> [Exercise prompt] Please reproduce exactly the lines from the start of the records through the one containing "output logic [EIP_W-1:0]", and nothing more.

> [Material provided]
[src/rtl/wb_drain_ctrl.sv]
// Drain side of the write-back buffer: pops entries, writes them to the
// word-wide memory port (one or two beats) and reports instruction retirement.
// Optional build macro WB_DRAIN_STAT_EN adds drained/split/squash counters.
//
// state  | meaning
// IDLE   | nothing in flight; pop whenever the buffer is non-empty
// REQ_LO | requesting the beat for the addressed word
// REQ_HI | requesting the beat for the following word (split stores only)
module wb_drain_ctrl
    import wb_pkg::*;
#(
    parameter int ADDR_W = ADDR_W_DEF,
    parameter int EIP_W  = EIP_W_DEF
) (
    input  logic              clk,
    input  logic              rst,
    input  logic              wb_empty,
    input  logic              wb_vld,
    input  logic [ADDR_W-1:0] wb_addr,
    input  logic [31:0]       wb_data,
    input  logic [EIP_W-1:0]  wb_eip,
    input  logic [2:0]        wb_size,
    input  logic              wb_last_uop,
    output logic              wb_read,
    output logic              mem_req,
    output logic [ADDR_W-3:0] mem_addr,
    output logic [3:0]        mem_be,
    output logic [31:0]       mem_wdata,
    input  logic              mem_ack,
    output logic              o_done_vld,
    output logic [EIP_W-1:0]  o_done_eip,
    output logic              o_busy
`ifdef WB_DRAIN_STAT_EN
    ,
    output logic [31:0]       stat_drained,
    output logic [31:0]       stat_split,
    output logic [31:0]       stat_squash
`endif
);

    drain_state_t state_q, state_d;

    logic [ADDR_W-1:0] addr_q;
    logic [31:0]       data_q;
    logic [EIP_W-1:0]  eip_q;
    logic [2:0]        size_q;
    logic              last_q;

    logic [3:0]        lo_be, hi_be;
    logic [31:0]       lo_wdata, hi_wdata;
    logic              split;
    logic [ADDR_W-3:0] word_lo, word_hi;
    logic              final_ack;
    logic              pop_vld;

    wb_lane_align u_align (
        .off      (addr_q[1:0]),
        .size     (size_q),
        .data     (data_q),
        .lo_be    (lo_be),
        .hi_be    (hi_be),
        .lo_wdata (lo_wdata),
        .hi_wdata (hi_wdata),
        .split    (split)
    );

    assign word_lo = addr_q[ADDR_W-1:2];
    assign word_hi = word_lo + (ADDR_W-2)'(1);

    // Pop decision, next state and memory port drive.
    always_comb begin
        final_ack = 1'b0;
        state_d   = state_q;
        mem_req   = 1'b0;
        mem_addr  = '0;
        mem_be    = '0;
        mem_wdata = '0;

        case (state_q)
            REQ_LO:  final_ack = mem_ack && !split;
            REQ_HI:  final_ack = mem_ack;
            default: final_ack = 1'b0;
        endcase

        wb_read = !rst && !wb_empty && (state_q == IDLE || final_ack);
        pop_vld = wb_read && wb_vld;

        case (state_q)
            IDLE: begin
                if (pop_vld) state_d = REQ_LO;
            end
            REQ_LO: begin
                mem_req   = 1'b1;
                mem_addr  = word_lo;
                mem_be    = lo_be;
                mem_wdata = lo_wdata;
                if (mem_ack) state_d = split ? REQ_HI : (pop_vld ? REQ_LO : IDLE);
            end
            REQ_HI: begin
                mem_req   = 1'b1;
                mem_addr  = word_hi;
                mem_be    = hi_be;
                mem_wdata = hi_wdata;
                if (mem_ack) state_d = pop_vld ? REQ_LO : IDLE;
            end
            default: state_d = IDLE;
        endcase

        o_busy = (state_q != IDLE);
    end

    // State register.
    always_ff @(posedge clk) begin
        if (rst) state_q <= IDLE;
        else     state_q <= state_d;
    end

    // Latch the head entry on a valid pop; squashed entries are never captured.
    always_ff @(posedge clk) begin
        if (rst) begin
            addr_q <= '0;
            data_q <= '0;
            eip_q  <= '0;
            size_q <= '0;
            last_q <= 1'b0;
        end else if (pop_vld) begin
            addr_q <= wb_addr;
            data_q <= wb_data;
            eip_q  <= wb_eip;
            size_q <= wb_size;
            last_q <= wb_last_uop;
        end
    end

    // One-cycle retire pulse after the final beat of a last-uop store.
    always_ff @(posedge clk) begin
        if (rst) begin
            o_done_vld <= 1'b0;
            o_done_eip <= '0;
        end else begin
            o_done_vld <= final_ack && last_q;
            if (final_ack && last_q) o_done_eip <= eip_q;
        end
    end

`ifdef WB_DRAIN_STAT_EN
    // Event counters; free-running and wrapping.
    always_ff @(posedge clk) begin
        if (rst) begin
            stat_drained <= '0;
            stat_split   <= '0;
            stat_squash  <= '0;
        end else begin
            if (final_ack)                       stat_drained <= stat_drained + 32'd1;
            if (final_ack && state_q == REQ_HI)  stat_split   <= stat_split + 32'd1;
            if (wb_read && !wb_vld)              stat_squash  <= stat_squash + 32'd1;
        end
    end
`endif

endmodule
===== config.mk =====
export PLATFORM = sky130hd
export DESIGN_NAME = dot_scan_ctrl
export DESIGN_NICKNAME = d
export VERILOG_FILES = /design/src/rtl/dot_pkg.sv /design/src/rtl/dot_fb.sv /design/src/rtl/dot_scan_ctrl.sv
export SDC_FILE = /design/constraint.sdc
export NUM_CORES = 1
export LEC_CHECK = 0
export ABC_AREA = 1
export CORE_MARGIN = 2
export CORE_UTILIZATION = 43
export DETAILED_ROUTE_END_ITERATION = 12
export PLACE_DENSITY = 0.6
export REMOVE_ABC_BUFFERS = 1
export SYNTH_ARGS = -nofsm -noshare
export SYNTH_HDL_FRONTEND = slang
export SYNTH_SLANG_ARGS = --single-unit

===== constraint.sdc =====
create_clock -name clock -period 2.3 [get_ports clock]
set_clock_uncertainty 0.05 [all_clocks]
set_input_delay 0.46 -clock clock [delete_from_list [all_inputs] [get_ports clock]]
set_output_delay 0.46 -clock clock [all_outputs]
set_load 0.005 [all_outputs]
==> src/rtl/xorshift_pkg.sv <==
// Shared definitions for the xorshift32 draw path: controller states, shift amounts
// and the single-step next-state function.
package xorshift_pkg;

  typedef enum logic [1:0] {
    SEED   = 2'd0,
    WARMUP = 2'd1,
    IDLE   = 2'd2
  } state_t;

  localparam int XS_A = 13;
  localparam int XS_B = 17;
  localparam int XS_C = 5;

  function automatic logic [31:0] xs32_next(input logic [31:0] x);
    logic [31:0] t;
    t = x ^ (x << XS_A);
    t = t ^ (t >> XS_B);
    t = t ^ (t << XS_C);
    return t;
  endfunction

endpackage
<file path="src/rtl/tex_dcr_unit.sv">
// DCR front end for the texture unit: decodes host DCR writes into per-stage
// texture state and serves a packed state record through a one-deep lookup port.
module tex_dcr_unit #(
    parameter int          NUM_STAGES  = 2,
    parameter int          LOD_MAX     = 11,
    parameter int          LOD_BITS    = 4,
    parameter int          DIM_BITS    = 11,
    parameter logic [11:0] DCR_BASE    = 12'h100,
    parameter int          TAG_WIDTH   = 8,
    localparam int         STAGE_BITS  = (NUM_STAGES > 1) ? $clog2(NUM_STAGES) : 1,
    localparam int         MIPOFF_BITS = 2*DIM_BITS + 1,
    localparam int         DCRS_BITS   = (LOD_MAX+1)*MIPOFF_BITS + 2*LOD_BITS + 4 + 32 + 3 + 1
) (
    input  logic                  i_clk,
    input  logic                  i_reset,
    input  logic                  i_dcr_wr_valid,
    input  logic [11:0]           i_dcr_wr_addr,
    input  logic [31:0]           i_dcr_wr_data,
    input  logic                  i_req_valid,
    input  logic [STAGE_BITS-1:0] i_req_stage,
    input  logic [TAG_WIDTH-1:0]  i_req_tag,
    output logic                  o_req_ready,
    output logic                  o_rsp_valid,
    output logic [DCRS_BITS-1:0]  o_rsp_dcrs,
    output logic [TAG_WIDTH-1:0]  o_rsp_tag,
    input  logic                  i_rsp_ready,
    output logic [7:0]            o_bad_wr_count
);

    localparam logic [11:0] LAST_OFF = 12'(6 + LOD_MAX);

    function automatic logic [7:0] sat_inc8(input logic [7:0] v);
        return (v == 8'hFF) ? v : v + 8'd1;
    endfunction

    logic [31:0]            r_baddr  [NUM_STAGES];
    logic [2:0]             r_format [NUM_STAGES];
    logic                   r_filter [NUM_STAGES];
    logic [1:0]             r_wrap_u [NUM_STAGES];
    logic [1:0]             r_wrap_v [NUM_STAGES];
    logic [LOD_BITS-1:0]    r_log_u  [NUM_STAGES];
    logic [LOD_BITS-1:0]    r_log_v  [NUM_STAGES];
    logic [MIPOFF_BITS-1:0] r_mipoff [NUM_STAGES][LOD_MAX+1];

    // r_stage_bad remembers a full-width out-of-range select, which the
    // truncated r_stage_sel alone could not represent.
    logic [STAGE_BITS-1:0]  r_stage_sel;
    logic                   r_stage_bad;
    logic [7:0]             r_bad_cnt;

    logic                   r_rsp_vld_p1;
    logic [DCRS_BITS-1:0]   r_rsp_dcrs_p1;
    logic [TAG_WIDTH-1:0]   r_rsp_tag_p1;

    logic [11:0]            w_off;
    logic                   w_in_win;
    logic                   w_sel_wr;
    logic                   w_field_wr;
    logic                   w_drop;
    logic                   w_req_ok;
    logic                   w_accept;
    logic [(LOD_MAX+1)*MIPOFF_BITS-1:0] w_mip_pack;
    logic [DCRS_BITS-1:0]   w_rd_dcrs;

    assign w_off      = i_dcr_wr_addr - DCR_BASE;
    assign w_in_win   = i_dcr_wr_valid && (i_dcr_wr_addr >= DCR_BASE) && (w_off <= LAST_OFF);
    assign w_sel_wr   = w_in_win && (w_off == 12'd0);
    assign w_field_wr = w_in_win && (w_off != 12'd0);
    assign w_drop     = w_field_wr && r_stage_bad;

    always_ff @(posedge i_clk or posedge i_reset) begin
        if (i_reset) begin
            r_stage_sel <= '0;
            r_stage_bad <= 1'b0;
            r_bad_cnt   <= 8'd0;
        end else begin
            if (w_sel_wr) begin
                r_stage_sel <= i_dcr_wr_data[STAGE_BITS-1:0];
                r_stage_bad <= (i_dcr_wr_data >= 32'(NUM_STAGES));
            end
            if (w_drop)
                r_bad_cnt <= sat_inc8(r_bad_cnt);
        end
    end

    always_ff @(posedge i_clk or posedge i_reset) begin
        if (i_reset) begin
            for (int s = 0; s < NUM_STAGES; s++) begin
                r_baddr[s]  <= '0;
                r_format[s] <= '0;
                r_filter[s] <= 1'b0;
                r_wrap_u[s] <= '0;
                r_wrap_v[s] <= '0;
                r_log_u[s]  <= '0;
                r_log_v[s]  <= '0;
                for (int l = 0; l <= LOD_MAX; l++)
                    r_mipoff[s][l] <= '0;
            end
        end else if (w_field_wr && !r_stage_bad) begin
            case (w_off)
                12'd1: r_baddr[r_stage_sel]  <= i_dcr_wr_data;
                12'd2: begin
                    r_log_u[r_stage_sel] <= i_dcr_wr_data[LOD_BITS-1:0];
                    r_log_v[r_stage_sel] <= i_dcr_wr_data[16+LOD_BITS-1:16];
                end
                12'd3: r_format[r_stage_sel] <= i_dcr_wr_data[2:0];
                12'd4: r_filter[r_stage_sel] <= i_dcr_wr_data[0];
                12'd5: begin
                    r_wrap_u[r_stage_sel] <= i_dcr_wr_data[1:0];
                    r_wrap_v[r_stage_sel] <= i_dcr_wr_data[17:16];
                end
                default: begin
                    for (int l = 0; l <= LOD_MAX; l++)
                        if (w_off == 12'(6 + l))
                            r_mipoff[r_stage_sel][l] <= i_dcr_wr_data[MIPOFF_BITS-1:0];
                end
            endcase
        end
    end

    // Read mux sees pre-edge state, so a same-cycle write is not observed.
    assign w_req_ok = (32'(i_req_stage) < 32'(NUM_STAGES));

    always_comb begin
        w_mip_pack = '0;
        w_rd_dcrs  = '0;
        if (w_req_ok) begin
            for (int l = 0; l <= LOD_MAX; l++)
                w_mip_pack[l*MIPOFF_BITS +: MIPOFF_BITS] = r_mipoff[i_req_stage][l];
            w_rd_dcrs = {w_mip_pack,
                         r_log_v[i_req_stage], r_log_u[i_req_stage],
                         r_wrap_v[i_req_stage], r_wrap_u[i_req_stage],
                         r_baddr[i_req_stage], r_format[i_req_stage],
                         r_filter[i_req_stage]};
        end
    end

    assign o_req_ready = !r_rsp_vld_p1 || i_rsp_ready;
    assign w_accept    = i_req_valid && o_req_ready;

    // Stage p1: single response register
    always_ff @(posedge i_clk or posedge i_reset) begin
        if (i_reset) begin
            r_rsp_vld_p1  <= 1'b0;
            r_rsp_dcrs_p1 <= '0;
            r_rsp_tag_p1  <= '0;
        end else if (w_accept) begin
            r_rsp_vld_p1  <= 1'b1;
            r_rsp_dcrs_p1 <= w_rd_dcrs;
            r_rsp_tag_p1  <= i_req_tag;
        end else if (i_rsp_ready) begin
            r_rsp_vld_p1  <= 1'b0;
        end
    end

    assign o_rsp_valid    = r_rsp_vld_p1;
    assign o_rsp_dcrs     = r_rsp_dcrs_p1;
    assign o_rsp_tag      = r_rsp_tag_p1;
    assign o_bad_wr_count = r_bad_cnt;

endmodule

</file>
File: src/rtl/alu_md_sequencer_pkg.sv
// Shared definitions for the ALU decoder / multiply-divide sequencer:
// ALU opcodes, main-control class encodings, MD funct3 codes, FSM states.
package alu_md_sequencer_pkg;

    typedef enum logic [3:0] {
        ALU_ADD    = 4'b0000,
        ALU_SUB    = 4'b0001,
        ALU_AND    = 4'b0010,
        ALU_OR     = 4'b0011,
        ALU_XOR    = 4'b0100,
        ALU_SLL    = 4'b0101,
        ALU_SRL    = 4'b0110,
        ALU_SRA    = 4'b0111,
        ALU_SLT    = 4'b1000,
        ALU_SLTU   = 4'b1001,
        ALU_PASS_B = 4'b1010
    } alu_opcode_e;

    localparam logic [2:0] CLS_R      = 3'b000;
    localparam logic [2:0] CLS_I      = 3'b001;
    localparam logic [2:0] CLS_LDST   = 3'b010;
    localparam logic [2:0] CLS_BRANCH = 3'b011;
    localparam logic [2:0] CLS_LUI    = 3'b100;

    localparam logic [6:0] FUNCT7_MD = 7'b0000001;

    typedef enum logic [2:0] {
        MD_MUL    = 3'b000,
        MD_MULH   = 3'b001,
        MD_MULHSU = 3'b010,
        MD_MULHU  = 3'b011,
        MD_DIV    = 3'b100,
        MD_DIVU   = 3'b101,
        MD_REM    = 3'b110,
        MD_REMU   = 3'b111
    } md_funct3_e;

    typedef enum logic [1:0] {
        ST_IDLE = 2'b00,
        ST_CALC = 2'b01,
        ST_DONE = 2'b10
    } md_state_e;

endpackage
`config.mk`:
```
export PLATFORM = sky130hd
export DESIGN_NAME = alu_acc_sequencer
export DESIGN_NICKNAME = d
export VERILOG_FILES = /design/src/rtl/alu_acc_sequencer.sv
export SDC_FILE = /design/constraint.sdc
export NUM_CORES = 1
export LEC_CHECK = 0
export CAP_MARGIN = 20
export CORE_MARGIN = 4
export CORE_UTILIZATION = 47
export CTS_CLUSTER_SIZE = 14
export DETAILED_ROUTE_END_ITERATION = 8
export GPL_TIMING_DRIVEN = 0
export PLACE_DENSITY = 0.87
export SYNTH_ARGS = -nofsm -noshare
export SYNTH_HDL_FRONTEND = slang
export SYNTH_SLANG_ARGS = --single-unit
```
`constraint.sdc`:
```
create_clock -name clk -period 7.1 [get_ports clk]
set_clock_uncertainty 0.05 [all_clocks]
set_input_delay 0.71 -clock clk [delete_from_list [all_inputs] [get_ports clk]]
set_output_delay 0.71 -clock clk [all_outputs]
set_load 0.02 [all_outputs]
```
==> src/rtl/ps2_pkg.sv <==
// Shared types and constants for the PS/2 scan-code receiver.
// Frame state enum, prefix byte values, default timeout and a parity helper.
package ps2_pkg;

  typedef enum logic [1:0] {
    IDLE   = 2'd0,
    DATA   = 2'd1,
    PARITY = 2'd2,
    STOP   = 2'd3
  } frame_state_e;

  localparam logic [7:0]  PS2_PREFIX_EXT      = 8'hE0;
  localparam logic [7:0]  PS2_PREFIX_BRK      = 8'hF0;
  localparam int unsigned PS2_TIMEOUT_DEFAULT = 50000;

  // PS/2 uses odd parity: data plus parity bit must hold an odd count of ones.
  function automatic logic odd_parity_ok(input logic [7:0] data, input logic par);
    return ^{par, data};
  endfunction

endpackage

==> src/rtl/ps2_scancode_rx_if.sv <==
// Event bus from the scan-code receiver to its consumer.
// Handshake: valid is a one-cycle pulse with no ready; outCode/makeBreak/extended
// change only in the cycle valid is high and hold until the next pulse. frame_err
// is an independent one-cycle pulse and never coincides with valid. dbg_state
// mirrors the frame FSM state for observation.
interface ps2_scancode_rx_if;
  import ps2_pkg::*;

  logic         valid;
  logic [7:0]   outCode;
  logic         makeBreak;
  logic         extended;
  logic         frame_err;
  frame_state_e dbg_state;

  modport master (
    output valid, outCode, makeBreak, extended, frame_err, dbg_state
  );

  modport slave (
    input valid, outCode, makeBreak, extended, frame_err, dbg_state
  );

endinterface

> [Written reply]
[src/rtl/wb_drain_ctrl.sv]
// Drain side of the write-back buffer: pops entries, writes them to the
// word-wide memory port (one or two beats) and reports instruction retirement.
// Optional build macro WB_DRAIN_STAT_EN adds drained/split/squash counters.
//
// state  | meaning
// IDLE   | nothing in flight; pop whenever the buffer is non-empty
// REQ_LO | requesting the beat for the addressed word
// REQ_HI | requesting the beat for the following word (split stores only)
module wb_drain_ctrl
    import wb_pkg::*;
#(
    parameter int ADDR_W = ADDR_W_DEF,
    parameter int EIP_W  = EIP_W_DEF
) (
    input  logic              clk,
    input  logic              rst,
    input  logic              wb_empty,
    input  logic              wb_vld,
    input  logic [ADDR_W-1:0] wb_addr,
    input  logic [31:0]       wb_data,
    input  logic [EIP_W-1:0]  wb_eip,
    input  logic [2:0]        wb_size,
    input  logic              wb_last_uop,
    output logic              wb_read,
    output logic              mem_req,
    output logic [ADDR_W-3:0] mem_addr,
    output logic [3:0]        mem_be,
    output logic [31:0]       mem_wdata,
    input  logic              mem_ack,
    output logic              o_done_vld,
    output logic [EIP_W-1:0]  o_done_eip,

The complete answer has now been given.